*** PROVIDED MATERIAL ***
This design comes from an exercise in tuning for a short achievable clock period and few clock cycles on the open sky130 flow, not from production work.
Where RTL was checked, it was by simulation tests only, not by an equivalence proof against the original.
Power is estimated from default activity; no workload was simulated.

==> job 5417 <==
==> flow/design.v <==
module arm_core (
    input         clk,
    input         rst,
    output [7:0]  imem_addr,
    input  [31:0] imem_data,
    output [5:0]  dmem_addr,
    output [31:0] dmem_wdata,
    output        dmem_we,
    input  [31:0] dmem_rdata,
    output        wb_en,
    output [3:0]  wb_dest,
    output [31:0] wb_value
);
  localparam OP_MOV = 4'd0, OP_MVN = 4'd1, OP_ADD = 4'd2, OP_ADC = 4'd3,
             OP_SUB = 4'd4, OP_SBC = 4'd5, OP_AND = 4'd6, OP_ORR = 4'd7,
             OP_EOR = 4'd8;
  function cond_pass;
    input [3:0] c;
    input n, z, cf, v;
    begin
      case (c)
        4'b0000: cond_pass = z;
        4'b0001: cond_pass = ~z;
        4'b0010: cond_pass = cf;
        4'b0011: cond_pass = ~cf;
        4'b0100: cond_pass = n;
        4'b0101: cond_pass = ~n;
        4'b0110: cond_pass = v;
        4'b0111: cond_pass = ~v;
        4'b1000: cond_pass = cf & ~z;
        4'b1001: cond_pass = ~cf | z;
        4'b1010: cond_pass = (n == v);
        4'b1011: cond_pass = (n != v);
        4'b1100: cond_pass = ~z & (n == v);
        4'b1101: cond_pass = z & (n != v);
        4'b1110: cond_pass = 1'b1;
        default: cond_pass = 1'b0;
      endcase
    end
  endfunction
  reg  [7:0]  pc;
  reg         ir_valid;
  reg  [31:0] ir;
  reg  [7:0]  ir_pc;
  reg         ir_pred;
  reg         de_valid;
  reg  [3:0]  de_cond;
  reg         de_S, de_wb, de_ld, de_st, de_br, de_pred;
  reg         de_arith, de_sub, de_cin1, de_cinc, de_csub, de_csbc;
  reg         de_and, de_orr, de_eor, de_mov, de_mvn;
  reg  [3:0]  de_dest;
  reg  [31:0] de_a, de_b, de_sd;
  reg         de_sa_em, de_sa_mw, de_sa_de, de_sb_em, de_sb_mw, de_sb_de;
  reg         de_ss_em, de_ss_mw, de_ss_de;
  reg  [7:0]  de_target, de_fall;
  reg         em_wen, em_ld, em_st;
  reg  [3:0]  em_dest;
  reg  [31:0] em_val, em_sd;
  reg         mw_wen;
  reg  [3:0]  mw_dest;
  reg  [31:0] mw_val;
  reg         fN, fZ, fC, fV;
  reg  [31:0] rf [0:15];
  wire [31:0] opA = ({32{de_sa_em}} & em_val) | ({32{de_sa_mw}} & mw_val) | ({32{de_sa_de}} & de_a);
  wire [31:0] opB = ({32{de_sb_em}} & em_val) | ({32{de_sb_mw}} & mw_val) | ({32{de_sb_de}} & de_b);
  wire [31:0] opS = ({32{de_ss_em}} & em_val) | ({32{de_ss_mw}} & mw_val) | ({32{de_ss_de}} & de_sd);
  wire e_cond = cond_pass(de_cond, fN, fZ, fC, fV);
  wire e_act  = de_valid & e_cond;
  wire e_cin  = de_cin1 | (de_cinc & fC);
  wire [31:0] bx  = {32{de_sub}} ^ opB;
  wire [32:0] sum = {1'b0, opA} + {1'b0, bx} + {32'b0, e_cin};
  wire [31:0] lres = ({32{de_and}} & (opA & opB)) | ({32{de_orr}} & (opA | opB)) |
                     ({32{de_eor}} & (opA ^ opB)) | ({32{de_mov}} & opB) |
                     ({32{de_mvn}} & ~opB);
  wire [31:0] res  = de_arith ? sum[31:0] : lres;
  wire [31:0] zx = opA ^ bx;
  wire [31:0] zk = {opA[30:0] | bx[30:0], e_cin};
  wire zsum = &(zx ~^ zk);
  wire nN = res[31];
  wire nZ = de_arith ? zsum : ~|lres;
  wire nC = de_arith & (de_csub ? (opA[31] ^ ~opB[31] ^ sum[32]) :
                        de_csbc ? ~sum[32] : sum[32]);
  wire nV = de_arith & (opA[31] ~^ bx[31]) & (sum[31] ^ opA[31]);
  wire e_wen      = e_act & de_wb;
  wire e_taken    = e_act & de_br;
  wire e_redirect = de_valid & de_br & (e_taken != de_pred);
  wire [7:0] e_rpc = e_taken ? de_target : de_fall;
  wire [3:0] d_cond = ir[31:28];
  wire [1:0] d_mode = ir[27:26];
  wire       d_I    = ir[25];
  wire [3:0] d_opc  = ir[24:21];
  wire       d_Sb   = ir[20];
  wire [3:0] d_rn   = ir[19:16];
  wire [3:0] d_rd   = ir[15:12];
  wire [3:0] d_rm   = ir[3:0];
  wire [4:0] d_sha  = ir[11:7];
  reg  [3:0] d_op;
  reg        d_usea;
  always @(*) begin
    d_usea = 1'b1;
    case (d_opc)
      4'b1101: begin d_op = OP_MOV; d_usea = 1'b0; end
      4'b1111: begin d_op = OP_MVN; d_usea = 1'b0; end
      4'b0100: d_op = OP_ADD;
      4'b0101: d_op = OP_ADC;
      4'b0010: d_op = OP_SUB;
      4'b0110: d_op = OP_SBC;
      4'b0000: d_op = OP_AND;
      4'b1100: d_op = OP_ORR;
      4'b0001: d_op = OP_EOR;
      4'b1010: d_op = OP_SUB;
      4'b1000: d_op = OP_AND;
      default: begin d_op = OP_MOV; d_usea = 1'b0; end
    endcase
  end
  wire d_dp  = (d_mode == 2'b00);
  wire d_mem = (d_mode == 2'b01);
  wire d_ld  = d_mem & d_Sb;
  wire d_st  = d_mem & ~d_Sb;
  wire d_br  = (d_mode == 2'b10);
  wire d_wb  = (d_dp & ~(d_opc == 4'b1010 || d_opc == 4'b1000)) | d_ld;
  wire d_S   = d_dp & d_Sb;
  wire d_use_a  = (d_dp | d_mem) & d_usea;
  wire d_use_m  = d_dp & ~d_I;                
  wire d_shift  = d_use_m & (d_sha != 5'd0);  
  wire d_braw   = d_use_m & (d_sha == 5'd0);  
  wire d_use_s  = d_st;                       
  wire mw_hit_n = mw_wen & (mw_dest == d_rn);
  wire mw_hit_m = mw_wen & (mw_dest == d_rm);
  wire mw_hit_d = mw_wen & (mw_dest == d_rd);
  wire em_hit_m = em_wen & (em_dest == d_rm);
  wire [31:0] rd_n = mw_hit_n ? mw_val : (rf[d_rn] & {32{rf_v[d_rn]}});
  wire [31:0] rd_d = mw_hit_d ? mw_val : (rf[d_rd] & {32{rf_v[d_rd]}});
  wire [31:0] rd_m = em_hit_m ? em_val : mw_hit_m ? mw_val : (rf[d_rm] & {32{rf_v[d_rm]}});
  wire [31:0] imm8 = {24'b0, ir[7:0]};
  wire [4:0]  rot  = {ir[11:8], 1'b0};
  wire [31:0] imm_rot = (imm8 >> rot) | (imm8 << (6'd32 - {1'b0, rot}));
  wire [31:0] shifted = (ir[6:5] == 2'b01) ? (rd_m >> d_sha) : (rd_m << d_sha);
  wire [31:0] d_b = d_mem ? {20'b0, ir[11:0]} : d_I ? imm_rot : shifted;
  wire [7:0] d_pc1 = ir_pc + 8'd1;
  wire [7:0] d_tgt = d_pc1 + ir[7:0];
  wire z_after = (e_act & de_S) ? nZ : fZ;
  wire d_tk = cond_pass(d_cond, fN, z_after, fC, fV);
  wire d_known = ir_valid & d_br & (~(de_valid & de_S) | (d_cond[3:1] == 3'b000));
  wire d_redirect = d_known & (d_tk != ir_pred) & ~e_redirect;
  wire d_pred = d_known ? d_tk : ir_pred;
  wire de_wpot = de_valid & de_wb;
  wire hz_ld = de_wpot & de_ld &
               ((d_use_a & (de_dest == d_rn)) |
                (d_braw  & (de_dest == d_rm)) |
                (d_use_s & (de_dest == d_rd)));
  wire hz_sh = d_shift & ((de_wpot & (de_dest == d_rm)) |
                          (em_wen & em_ld & (em_dest == d_rm)));
  wire d_stall = ir_valid & (hz_ld | hz_sh);
  wire f_a_em = e_wen & (de_dest == d_rn);
  wire f_a_mw = ~f_a_em & em_wen & (em_dest == d_rn);
  wire f_b_em = d_braw & e_wen & (de_dest == d_rm);
  wire f_b_mw = ~f_b_em & d_braw & em_wen & (em_dest == d_rm);
  wire f_s_em = e_wen & (de_dest == d_rd);
  wire f_s_mw = ~f_s_em & em_wen & (em_dest == d_rd);
  wire [3:0] f_cond = imem_data[31:28];
  wire       f_br   = (imem_data[27:25] == 3'b101);
  wire       ir_setter = ir_valid & (ir[27:26] == 2'b00) & ir[20];
  wire       f_flagsafe = ~ir_setter & ~(de_valid & de_S);
  reg  [15:0] pv_fwd, pv_bwd;
  integer k;
  always @(*) begin
    for (k = 0; k < 16; k = k + 1) begin
      pv_fwd[k] = (k == 14) | ((k != 15) & f_flagsafe & cond_pass(k[3:0], fN, fZ, fC, fV));
      pv_bwd[k] = (k == 14) | ((k != 15) & (~f_flagsafe | cond_pass(k[3:0], fN, fZ, fC, fV)));
    end
  end
  wire       f_go = ~e_redirect & ~d_stall;
  wire       f_pred, f_pred_go;
  arm_fpred u_fpred (.d(imem_data), .pv_fwd(pv_fwd), .pv_bwd(pv_bwd), .go(f_go),
                     .pred(f_pred), .pred_go(f_pred_go));
  wire [7:0] pc1 = pc + 8'd1;
  wire [7:0] f_target;
  arm_add8 u_tadd (.a(pc1), .b(imem_data[7:0]), .y(f_target));
  wire [7:0] pc_alt = e_redirect ? e_rpc : d_stall ? pc : pc1;
  wire [7:0] pc_f, pc_next;
  arm_mux8 u_pcsel (.sel(f_pred_go), .a(f_target), .b(pc_alt), .y(pc_f));
  wire [7:0] d_rpc = ir_pred ? d_pc1 : d_tgt;   
  arm_mux8 u_pcdsel (.sel(d_redirect), .a(d_rpc), .b(pc_f), .y(pc_next));
  assign imem_addr = pc;
  always @(posedge clk or posedge rst) begin
    if (rst) begin
      pc <= 8'd0;
      ir_valid <= 1'b0;
    end else begin
      pc <= pc_next;
      if (e_redirect | d_redirect) ir_valid <= 1'b0;
      else if (!d_stall) ir_valid <= 1'b1;
    end
  end
  always @(posedge clk) begin
    if (!d_stall) begin
      ir <= imem_data; ir_pc <= pc; ir_pred <= f_pred;
    end
  end
  always @(posedge clk or posedge rst) begin
    if (rst) de_valid <= 1'b0;
    else     de_valid <= ir_valid & ~d_stall & ~e_redirect & (d_dp | d_mem | d_br);
  end
  always @(posedge clk) begin
      de_cond <= d_cond; de_S <= d_S; de_wb <= d_wb;
      de_ld <= d_ld; de_st <= d_st; de_br <= d_br; de_pred <= d_pred;
      de_arith <= (d_op == OP_ADD) | (d_op == OP_ADC) | (d_op == OP_SUB) | (d_op == OP_SBC);
      de_sub   <= (d_op == OP_SUB) | (d_op == OP_SBC);
      de_cin1  <= (d_op == OP_SUB);
      de_cinc  <= (d_op == OP_ADC) | (d_op == OP_SBC);
      de_csub  <= (d_op == OP_SUB);
      de_csbc  <= (d_op == OP_SBC);
      de_and <= (d_op == OP_AND); de_orr <= (d_op == OP_ORR); de_eor <= (d_op == OP_EOR);
      de_mov <= (d_op == OP_MOV); de_mvn <= (d_op == OP_MVN);
      de_dest <= d_rd;
      de_a <= rd_n; de_b <= d_b; de_sd <= rd_d;
      de_sa_em <= f_a_em; de_sa_mw <= f_a_mw; de_sa_de <= ~f_a_em & ~f_a_mw;
      de_sb_em <= f_b_em; de_sb_mw <= f_b_mw; de_sb_de <= ~f_b_em & ~f_b_mw;
      de_ss_em <= f_s_em; de_ss_mw <= f_s_mw; de_ss_de <= ~f_s_em & ~f_s_mw;
      de_target <= d_tgt;
      de_fall <= d_pc1;
  end
  always @(posedge clk or posedge rst) begin
    if (rst) begin
      em_wen <= 1'b0; em_ld <= 1'b0; em_st <= 1'b0;
      mw_wen <= 1'b0;
      fN <= 1'b0; fZ <= 1'b0; fC <= 1'b0; fV <= 1'b0;
    end else begin
      em_wen <= e_wen;
      em_ld  <= e_act & de_ld;
      em_st  <= e_act & de_st;
      if (e_act & de_S) begin
        fN <= nN; fZ <= nZ; fC <= nC; fV <= nV;
      end
      mw_wen <= em_wen;
    end
  end
  always @(posedge clk) begin
    em_dest <= de_dest;
    em_val  <= res;
    em_sd   <= opS;
    mw_dest <= em_dest;
    mw_val  <= em_ld ? dmem_rdata : em_val;
  end
  reg [15:0] rf_v;
  always @(posedge clk or posedge rst) begin
    if (rst) rf_v <= 16'b0;
    else if (mw_wen) rf_v[mw_dest] <= 1'b1;
  end
  always @(posedge clk) begin
    if (mw_wen) rf[mw_dest] <= mw_val;
  end
  assign dmem_addr  = em_val[7:2];
  assign dmem_wdata = em_sd;
  assign dmem_we    = em_st;
  assign wb_en    = mw_wen;
  assign wb_dest  = mw_dest;
  assign wb_value = mw_val;
endmodule
This is an optimization exercise on Yosys and OpenROAD, whose aim is a short achievable clock period and few clock cycles, not a production implementation. At most, simulation tests tie the RTL to the original design; equivalence was not proved. Power is estimated from default activity; no workload was simulated.

job 2821:
## cpu
module cpu (
    input   logic        clk,
    input   logic        reset,
    input   logic        run_i,
    input   logic        continue_i,
    output  logic [15:0] hex_display_debug,
    output  logic [15:0] led_o,
    output  logic        paused_o,
    input   logic [15:0] mem_rdata,
    output  logic [15:0] mem_wdata,
    output  logic [15:0] mem_addr,
    output  logic        mem_mem_ena,
    output  logic        mem_wr_ena
);
Size: about 4800 cells after synthesis, about 880 flip-flops, about 87 I/O pins, roughly 48000 um^2 of cells after synthesis.
export LEC_CHECK = 0
export ABC_CLOCK_PERIOD_IN_PS = 1500
export CAP_MARGIN = 20
export CORE_MARGIN = 2
export CORE_UTILIZATION = 40
export SETUP_SLACK_MARGIN = 4.8
export SLEW_MARGIN = 20
export TNS_END_PERCENT = 20
create_clock -name core_clock -period 7.0 [get_ports {clk}]
standard.sh (not shown) runs the stock make flow with config.mk's settings and CLKGATE_MAP_FILE= SYNTH_SCRIPT=/design/flow/synth_recipe.tcl, a recipe that flattens the netlist after the stock synthesis.
==> flow/flow/run.sh <==
#!/bin/bash
# Standard layout, with a plain buffer (not a delay buffer) on every port, and
# without the adder-extraction step in synthesis (abc maps the adders as
# plain logic). Registers are the same as the standard synthesis's.
set -euo pipefail
export BUFFER_PORTS_ARGS="-buffer_cell sky130_fd_sc_hd__buf_4"
export ADDER_MAP_FILE=
bash standard.sh finish > run_standard.log 2>&1
Testbench counts of job 2821, summed over its fixed seeds: cycles 62,264.
diff inputs: job 2821 => job 4258
--- a/flow/design.v
+++ b/flow/design.v
@@ -828,46 +828,46 @@
     assign n_sr2  = nxe[E_SR2I +: 3];
     function automatic logic hz(input logic [EW-1:0] e);
         logic u1, u2;
         logic [2:0] a, b;
         u1 = e[E_USE1];
         u2 = e[E_USE2];
         a  = e[E_SR1I +: 3];
         b  = e[E_SR2I +: 3];
         hz = (l0_v & ((u1 & (l0_d == a)) | (u2 & (l0_d == b))))
            | (l1_v & ((u1 & (l1_d == a)) | (u2 & (l1_d == b))))
            | (l2_v & ((u1 & (l2_d == a)) | (u2 & (l2_d == b))))
-           | (e[E_BR] & (l0_c | l1_c | l2_c));
+           | (e[E_BR] & (l0_c | l1_c | l2_c))
+           | (u2 & (b == 3'd7) & x_fire & x_jsr);    
     endfunction
     logic run_next, ent_q, ent_a, ent;
     assign run_next = ((run_st == S_RUN) & ~(x_fire & x_pse))
                     | ((run_st == S_P2) & ~continue_i);
     logic ent_q_nr;
     assign ent_q_nr = ~hz(hr) & run_next;
     assign ent_q = ent_q_nr & ~redir;
     assign ent_a = arr_fetch & ~hz(decode(arr_r)) & run_next & ~redir;
     assign ent   = n_q ? ent_q : ent_a;
     function automatic logic [15:0] rd_fwd(input logic [2:0] r);
         logic [15:0] v;
         if (x_fire & x_jsr & (r == 3'd7))   v = x_pc1;
         else if (ld_we & (s2_dr == r))      v = mem_rdata;
         else                                v = rf[r*16 +: 16];
         rd_fwd = (x_fire & x_alu & (x_dri == r)) ? alu_res : v;
     endfunction
     logic [15:0] rd_opb, opb_v;
     logic [2:0]  n_ia, n_ib;
     assign n_ia = nxe[E_IR + 0 +: 3];
     assign n_ib = nxe[E_IR + 9 +: 3];
     always_comb begin
         if (nxe[E_IMM])                         opb_v = {{11{nxe[E_IR + 4]}}, nxe[E_IR +: 5]};
-        else if (x_fire & x_jsr & (n_sr2 == 3'd7)) opb_v = x_pc1;
         else if (ld_we & (s2_dr == n_sr2))      opb_v = mem_rdata;
         else if (nxe[E_STR])                    opb_v = rf[n_ib*16 +: 16];
         else                                    opb_v = rf[n_ia*16 +: 16];
         rd_opb = (~nxe[E_IMM] & x_fire & x_alu & (x_dri == n_sr2)) ? alu_res : opb_v;
     end
     function automatic logic [15:0] rd_fwd2(input logic [2:0] r, input logic imm, input logic [15:0] iv);
         logic [15:0] v;
         if (imm)                            v = iv;
         else if (x_fire & x_jsr & (r == 3'd7)) v = x_pc1;
         else if (ld_we & (s2_dr == r))      v = mem_rdata;
         else                                v = rf[r*16 +: 16];
Results
The final reports for job 4258 and job 2821 show synthesis-to-layout area growth lower in the former. Across both runs, combinational cell fraction of total power was lower for job 4258 than for job 2821. Compared with job 2821, job 4258 instantiates a smaller number of standard cells. Worst path setup slack after routing for job 4258 is higher than for job 2821. Job 4258 vs job 2821 — detailed placer's ending HPWL dropped about 3%. Lower count of mapped cells out of synthesis goes to job 4258 over job 2821. In job 4258, the number of nets in the layout came out 153 below the value in job 2821. Looking at first-iteration DRC count, job 4258 sits 343 above job 2821. Going from job 2821 to job 4258, final instance area lower; well-tap cell count lower; critical path depth in cells -2.
For job 4258, only the layout was checked, not whether the RTL still works.

[re-timing with driven ports]
Ports are ideal in the flow. The routed layouts listed here were re-timed in OpenROAD. Step 1: set_driving_cell puts a clkbuf_16 on clk and a buf_2 on each other input, an assumption about the parent block. Step 2 adds t to the input delays and takes it off the output delays; t is the mean of the earliest and latest rising clock arrival at the registers after step 1. Input paths then give back, and output paths get back, about the clock's delay inside the block. Three values: no drivers, after step 1, after step 2; two values: the first two.
| run | t, ns | setup WS [ns] | latest minus earliest clock arrival (ns) |
|---|---|---|---|
| job 2821 | 0.769 | 3.834 / 3.834 / 3.069 | 0.058 / 0.058 |
| job 4258 | 0.765 | 3.901 / 3.901 / 3.149 | 0.058 / 0.058 |
After both steps setup and hold are still met in every run listed. The setup slack of job 2821, which loses most, moves by 0.000 ns with the drivers and by -0.765 ns with both steps.
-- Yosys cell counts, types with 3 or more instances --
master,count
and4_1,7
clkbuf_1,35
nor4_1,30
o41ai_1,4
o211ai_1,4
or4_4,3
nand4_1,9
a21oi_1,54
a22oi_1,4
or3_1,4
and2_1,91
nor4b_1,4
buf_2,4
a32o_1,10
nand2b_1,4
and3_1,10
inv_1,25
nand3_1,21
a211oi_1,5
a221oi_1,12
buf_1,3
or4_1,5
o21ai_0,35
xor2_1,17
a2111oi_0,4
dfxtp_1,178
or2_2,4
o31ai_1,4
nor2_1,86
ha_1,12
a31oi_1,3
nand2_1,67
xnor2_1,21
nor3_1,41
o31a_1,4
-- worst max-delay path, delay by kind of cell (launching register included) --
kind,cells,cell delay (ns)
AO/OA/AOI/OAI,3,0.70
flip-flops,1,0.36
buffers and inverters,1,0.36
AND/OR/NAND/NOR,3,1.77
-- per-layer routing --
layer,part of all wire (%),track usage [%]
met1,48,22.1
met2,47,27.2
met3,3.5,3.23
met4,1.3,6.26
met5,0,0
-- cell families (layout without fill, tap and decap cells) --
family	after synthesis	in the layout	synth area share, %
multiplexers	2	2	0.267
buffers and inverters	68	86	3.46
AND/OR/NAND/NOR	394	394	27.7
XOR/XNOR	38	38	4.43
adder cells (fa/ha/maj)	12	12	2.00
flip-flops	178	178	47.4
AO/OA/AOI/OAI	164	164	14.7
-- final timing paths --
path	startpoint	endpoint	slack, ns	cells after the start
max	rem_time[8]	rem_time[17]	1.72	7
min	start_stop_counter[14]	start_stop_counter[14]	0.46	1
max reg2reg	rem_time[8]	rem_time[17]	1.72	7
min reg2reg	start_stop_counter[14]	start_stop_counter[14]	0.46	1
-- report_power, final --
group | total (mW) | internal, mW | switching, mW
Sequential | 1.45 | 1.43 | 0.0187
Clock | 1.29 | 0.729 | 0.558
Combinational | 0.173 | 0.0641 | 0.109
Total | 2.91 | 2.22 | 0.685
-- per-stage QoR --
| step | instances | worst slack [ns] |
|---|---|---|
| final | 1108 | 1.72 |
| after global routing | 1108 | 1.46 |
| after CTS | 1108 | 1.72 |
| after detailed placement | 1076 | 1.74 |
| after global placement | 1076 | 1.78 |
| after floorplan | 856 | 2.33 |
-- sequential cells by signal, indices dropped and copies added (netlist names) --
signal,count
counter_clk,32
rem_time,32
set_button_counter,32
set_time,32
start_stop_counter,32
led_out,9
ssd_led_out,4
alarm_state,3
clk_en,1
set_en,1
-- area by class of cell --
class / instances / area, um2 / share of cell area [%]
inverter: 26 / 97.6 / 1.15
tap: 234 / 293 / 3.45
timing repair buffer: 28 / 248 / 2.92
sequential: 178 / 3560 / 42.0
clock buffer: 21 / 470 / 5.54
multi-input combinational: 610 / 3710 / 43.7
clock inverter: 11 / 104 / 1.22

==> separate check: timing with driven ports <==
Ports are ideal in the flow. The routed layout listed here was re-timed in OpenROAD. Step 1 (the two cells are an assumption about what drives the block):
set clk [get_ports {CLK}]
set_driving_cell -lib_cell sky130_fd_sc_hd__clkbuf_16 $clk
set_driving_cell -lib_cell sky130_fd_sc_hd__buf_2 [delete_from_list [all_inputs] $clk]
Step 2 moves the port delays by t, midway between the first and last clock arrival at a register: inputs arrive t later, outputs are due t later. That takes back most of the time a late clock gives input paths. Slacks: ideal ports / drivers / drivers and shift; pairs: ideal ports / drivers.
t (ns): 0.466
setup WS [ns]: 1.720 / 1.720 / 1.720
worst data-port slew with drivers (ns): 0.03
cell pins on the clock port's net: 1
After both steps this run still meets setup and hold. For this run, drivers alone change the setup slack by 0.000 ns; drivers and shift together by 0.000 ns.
***
=== TASK DETAILS ===
Among the entries above, find every line holding "layer" and copy it.

=== RESULT OF THE EXERCISE ===
-- per-layer routing --
layer,part of all wire (%),track usage [%]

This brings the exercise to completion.